**** Extracted entries

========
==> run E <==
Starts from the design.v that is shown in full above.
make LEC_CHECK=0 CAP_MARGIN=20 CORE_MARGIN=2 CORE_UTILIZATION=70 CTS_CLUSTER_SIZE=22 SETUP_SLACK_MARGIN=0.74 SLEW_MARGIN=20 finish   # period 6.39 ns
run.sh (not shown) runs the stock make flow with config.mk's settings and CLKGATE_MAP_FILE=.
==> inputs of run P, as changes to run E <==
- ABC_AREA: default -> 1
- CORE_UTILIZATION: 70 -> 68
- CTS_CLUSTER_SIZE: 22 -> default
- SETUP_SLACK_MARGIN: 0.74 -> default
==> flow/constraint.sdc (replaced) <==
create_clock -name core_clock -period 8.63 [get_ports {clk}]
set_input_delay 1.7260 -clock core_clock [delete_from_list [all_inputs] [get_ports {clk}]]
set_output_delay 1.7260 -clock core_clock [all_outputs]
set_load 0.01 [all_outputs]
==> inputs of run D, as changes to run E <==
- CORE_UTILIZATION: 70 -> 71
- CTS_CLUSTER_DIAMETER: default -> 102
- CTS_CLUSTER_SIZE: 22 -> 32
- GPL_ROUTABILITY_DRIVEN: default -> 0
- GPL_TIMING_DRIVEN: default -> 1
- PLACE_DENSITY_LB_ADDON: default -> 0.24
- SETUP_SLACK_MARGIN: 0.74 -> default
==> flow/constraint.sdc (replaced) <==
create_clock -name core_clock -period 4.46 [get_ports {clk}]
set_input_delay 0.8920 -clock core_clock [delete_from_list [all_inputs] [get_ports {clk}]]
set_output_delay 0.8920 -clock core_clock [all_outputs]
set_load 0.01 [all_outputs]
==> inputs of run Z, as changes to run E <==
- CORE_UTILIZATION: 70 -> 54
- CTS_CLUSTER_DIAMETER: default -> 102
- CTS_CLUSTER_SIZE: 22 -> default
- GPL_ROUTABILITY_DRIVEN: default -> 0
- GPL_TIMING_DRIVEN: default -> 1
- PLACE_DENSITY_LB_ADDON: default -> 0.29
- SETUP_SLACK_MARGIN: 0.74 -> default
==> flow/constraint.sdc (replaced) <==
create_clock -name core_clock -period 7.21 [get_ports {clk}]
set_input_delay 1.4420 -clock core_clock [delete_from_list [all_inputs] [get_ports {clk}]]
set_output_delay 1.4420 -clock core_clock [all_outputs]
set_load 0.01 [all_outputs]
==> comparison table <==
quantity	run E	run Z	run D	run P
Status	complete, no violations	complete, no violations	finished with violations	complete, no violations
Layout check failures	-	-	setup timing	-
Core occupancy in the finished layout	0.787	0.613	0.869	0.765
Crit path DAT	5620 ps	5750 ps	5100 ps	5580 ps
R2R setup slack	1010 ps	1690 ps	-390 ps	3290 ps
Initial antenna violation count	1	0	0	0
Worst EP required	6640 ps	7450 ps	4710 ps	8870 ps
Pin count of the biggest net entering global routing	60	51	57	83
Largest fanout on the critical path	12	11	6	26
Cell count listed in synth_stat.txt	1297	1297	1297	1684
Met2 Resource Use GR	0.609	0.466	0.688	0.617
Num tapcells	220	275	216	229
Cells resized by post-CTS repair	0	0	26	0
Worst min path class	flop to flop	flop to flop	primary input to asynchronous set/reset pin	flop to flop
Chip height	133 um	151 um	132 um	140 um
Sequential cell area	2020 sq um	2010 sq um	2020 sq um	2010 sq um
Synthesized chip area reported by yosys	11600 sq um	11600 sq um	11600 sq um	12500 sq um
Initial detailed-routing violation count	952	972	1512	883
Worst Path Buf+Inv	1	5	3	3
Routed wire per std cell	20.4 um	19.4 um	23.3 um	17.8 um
==> lagoon <==
Design arm7_execute, start of the top module:
module arm7_execute (
	input             clk,
	input      [31:0] instr_i,   
	input      [31:0] rn_i,      
	input      [31:0] rd_i,      
	input      [31:0] rs_i,      
	input      [31:0] rm_i,      
	input      [31:0] pc_i,      
	input      [3:0]  nzcv_i,    
	output reg [31:0] result_o,
	output reg [3:0]  nzcv_o,
	output reg        wb_o,
	output reg        exec_o
);
make LEC_CHECK=0 CAP_MARGIN=20 CORE_MARGIN=2 CORE_UTILIZATION=40 SLEW_MARGIN=20 finish   # period 13.0 ns
run.sh (not shown) runs the stock make flow with config.mk's settings and CLKGATE_MAP_FILE=.
==> nickel (differences from lagoon) <==
- CORE_UTILIZATION: 40 -> 44
==> flow/constraint.sdc (replaced) <==
create_clock -name core_clock -period 7.95 [get_ports {clk}]
set_input_delay 1.5900 -clock core_clock [delete_from_list [all_inputs] [get_ports {clk}]]
set_output_delay 1.5900 -clock core_clock [all_outputs]
set_load 0.01 [all_outputs]
==> summary.txt <==
Purpose: to document the outcome of synthesis and place and route.

Power
The total power per unit cell area is 297.3 nW/um2. The net switching fraction of the power is 57.11%.

Worst setup path
Among all stages on the critical path, the maximum delay recorded is 0.60 ns.

Clock network
Clock tree synthesis inserted a total of 29 buffers. The clock slew seen by the registers of the worst setup and hold paths is 0.06 ns.

Final timing
Across all hold checks on the routed design, the worst slack comes to 0.5448 ns. The clock period minus worst slack is 12.34 ns.

Place
Logged for this run, the post-placement worst setup slack is 0.1143 ns. Detailed placement reports a standard cell area of 49200 um2. At the end of routability-driven placement, the weighted congestion stood at 1.059.

Final layout
Once layout is complete, the utilization of the core stands at 46.24%. Multi-input gates account for 71.37% of the area. With fillers left out, the area of the finished cells amounts to 50400 um2.

Floorplan
According to the tapcell log, the count of inserted taps is 1414. The horizontal die dimension is 335.7 um.

Outcome
The run finished with no timing, DRC or antenna violations.
# the run above: lagoon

********

» What you are asked to do
Filter the data, keeping only the lines that contain "routing".

» Response area
Pin count of the biggest net entering global routing	60	51	57	83
Initial detailed-routing violation count	952	972	1512	883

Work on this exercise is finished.